**Your goal:**
The range starts at the line containing "bash standard.sh SETUP_SLACK_MARGIN=6.3" and ends at the last line of the records below. Reproduce those lines exactly.

━━━━

Source: an optimization exercise on an open RTL-to-GDS flow (aim: small area, a short achievable clock period and few clock cycles per item). Production flows keep margins and buffers that such runs may drop.
In this exercise RTL edits were held to simulation tests only and were not proved equivalent to the original.
Power figures rest on the tool's default switching activity, not on a simulated workload.

==> flow/design.v (excerpt) <==
module ring_buffer_with_overwrite_mode_top (
    input  logic                               clk,
    input  logic                               rst_n,
    input  logic                               cfg_write_en,
    input  logic [rbo_pkg::CFG_INDEX_BITS-1:0] cfg_index,
    input  logic [rbo_pkg::CFG_DATA_BITS-1:0]  cfg_data,
    input  logic                               in_valid,
    output logic                               in_ready,
    input  logic                               cmd,
    input  logic [rbo_pkg::DATA_BITS-1:0]      push_value,
    input  logic [rbo_pkg::POS_BITS-1:0]       position,
    output logic                               out_valid,
    input  logic                               out_ready,
    output logic [rbo_pkg::DATA_BITS-1:0]      read_value,
    output logic [rbo_pkg::CAP_BITS-1:0]       fill_count,
    output logic                               dropped,
    output logic                               position_error
);
    logic                          res_valid;
    logic [rbo_pkg::RES_BITS-1:0]  res_data;
    logic [rbo_pkg::RES_BITS-1:0]  out_data;
    rbo_ctrl #(
        .W (rbo_pkg::RES_BITS)
    ) u_ctrl (
        .clk       (clk),
        .rst_n     (rst_n),
        .in_valid  (in_valid),
        .in_ready  (in_ready),
        .res_valid (res_valid),
        .res_data  (res_data),
  ...
For scale: roughly 8300 cells after synthesis, ~70 I/O pins.
==> flow/config.mk <==
export PLATFORM = sky130hd
export DESIGN_NAME = ring_buffer_with_overwrite_mode_top
export DESIGN_NICKNAME = ring_buffer_with_overwrite_mode_top
export VERILOG_FILES = /design/flow/design.v
export SDC_FILE = /design/flow/constraint.sdc
export NUM_CORES = 4
export LEC_CHECK = 0
export CAP_MARGIN = 20
export CORE_MARGIN = 2
export CORE_UTILIZATION = 45
export CTS_CLUSTER_DIAMETER = 80
export CTS_CLUSTER_SIZE = 20
export PLACE_DENSITY = 0.55
export SLEW_MARGIN = 20
==> flow/constraint.sdc <==
create_clock -name core_clock -period 10.0 [get_ports {clk}]
set_input_delay 2.0000 -clock core_clock [delete_from_list [all_inputs] [get_ports {clk}]]
set_output_delay 2.0000 -clock core_clock [all_outputs]
set_load 0.01 [all_outputs]
standard.sh (not shown) runs the stock make flow with config.mk's settings and CLKGATE_MAP_FILE= SYNTH_SCRIPT=/design/flow/synth_recipe.tcl, a recipe that flattens the netlist after the stock synthesis.
==> flow/flow/run.sh <==
#!/bin/bash
set -euo pipefail
bash standard.sh SETUP_SLACK_MARGIN=6.3 finish > flow_make.log 2>&1
Testbench counts at the start, summed over its fixed seeds: cycles 48,208, items 48,000.
==> next run, changes <==
==> flow/flow/run.sh (replaced) <==
#!/bin/bash
# Layout flow: the standard ORFS flow (standard.sh, unchanged synthesis),
# with three knobs changed:
#  - every input and output port is still buffered, but with a plain buffer
#    (buf_2) rather than the delay cell the resizer picks by default;
set -euo pipefail
bash standard.sh SETUP_SLACK_MARGIN=6.5 MATCH_CELL_FOOTPRINT=0 \
  "BUFFER_PORTS_ARGS=-buffer_cell sky130_fd_sc_hd__buf_2" finish > flow_make.log 2>&1
Result: The new run passed the timing, DRC and antenna checks. Sequential power is about the same. Area after synthesis is unchanged. Cell area barely changes. Hold slack got worse by 8.4 ps.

━━━━

**Reply to the exercise:**
bash standard.sh SETUP_SLACK_MARGIN=6.3 finish > flow_make.log 2>&1
Testbench counts at the start, summed over its fixed seeds: cycles 48,208, items 48,000.
==> next run, changes <==
==> flow/flow/run.sh (replaced) <==
#!/bin/bash
# Layout flow: the standard ORFS flow (standard.sh, unchanged synthesis),
# with three knobs changed:
#  - every input and output port is still buffered, but with a plain buffer
#    (buf_2) rather than the delay cell the resizer picks by default;
set -euo pipefail
bash standard.sh SETUP_SLACK_MARGIN=6.5 MATCH_CELL_FOOTPRINT=0 \
  "BUFFER_PORTS_ARGS=-buffer_cell sky130_fd_sc_hd__buf_2" finish > flow_make.log 2>&1
Result: The new run passed the timing, DRC and antenna checks. Sequential power is about the same. Area after synthesis is unchanged. Cell area barely changes. Hold slack got worse by 8.4 ps.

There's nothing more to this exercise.